Data items:
== == ==

===== src/flat_wrapper.sv =====
// flat-port wrapper written by rule: the top's interface ports become plain ports
module vga_write_arbiter_flat import vga_pkg::*;
#(
   parameter int unsigned NREQ      = 3,
   parameter int unsigned MAX_BURST = 256,
   parameter int unsigned XMAX      = VGA_XMAX,
   parameter int unsigned YMAX      = VGA_YMAX
)
  (clock, resetn, vga_x, vga_y, vga_colour, vga_plot, busy, owner, req_req_valid, req_req_last, req_req_x, req_req_y, req_req_colour, req_req_ready);
  vga_write_arbiter_if #(.NREQ(NREQ)) req_i ();
  input  logic clock;
  input  logic resetn;
  output logic [VGA_XW-1:0] vga_x;
  output logic [VGA_YW-1:0] vga_y;
  output logic [VGA_CW-1:0] vga_colour;
  output logic vga_plot;
  output logic busy;
  output logic [OWNER_W-1:0] owner;
  input wire logic [$bits(req_i.req_valid)-1:0] req_req_valid;
  input wire logic [$bits(req_i.req_last)-1:0] req_req_last;
  input wire logic [$bits(req_i.req_x)-1:0] req_req_x;
  input wire logic [$bits(req_i.req_y)-1:0] req_req_y;
  input wire logic [$bits(req_i.req_colour)-1:0] req_req_colour;
  output wire logic [$bits(req_i.req_ready)-1:0] req_req_ready;
  assign req_i.req_valid = req_req_valid;
  assign req_i.req_last = req_req_last;
  assign req_i.req_x = req_req_x;
  assign req_i.req_y = req_req_y;
  assign req_i.req_colour = req_req_colour;
  assign req_req_ready = req_i.req_ready;
  vga_write_arbiter #(.NREQ(NREQ), .MAX_BURST(MAX_BURST), .XMAX(XMAX), .YMAX(YMAX)) u_core (.clock(clock), .resetn(resetn), .req(req_i), .vga_x(vga_x), .vga_y(vga_y), .vga_colour(vga_colour), .vga_plot(vga_plot), .busy(busy), .owner(owner));
endmodule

== == ==

Exercise: Please copy every line in the entries where "assign" appears.

Solved problem:
  assign req_i.req_valid = req_req_valid;
  assign req_i.req_last = req_req_last;
  assign req_i.req_x = req_req_x;
  assign req_i.req_y = req_req_y;
  assign req_i.req_colour = req_req_colour;
  assign req_req_ready = req_i.req_ready;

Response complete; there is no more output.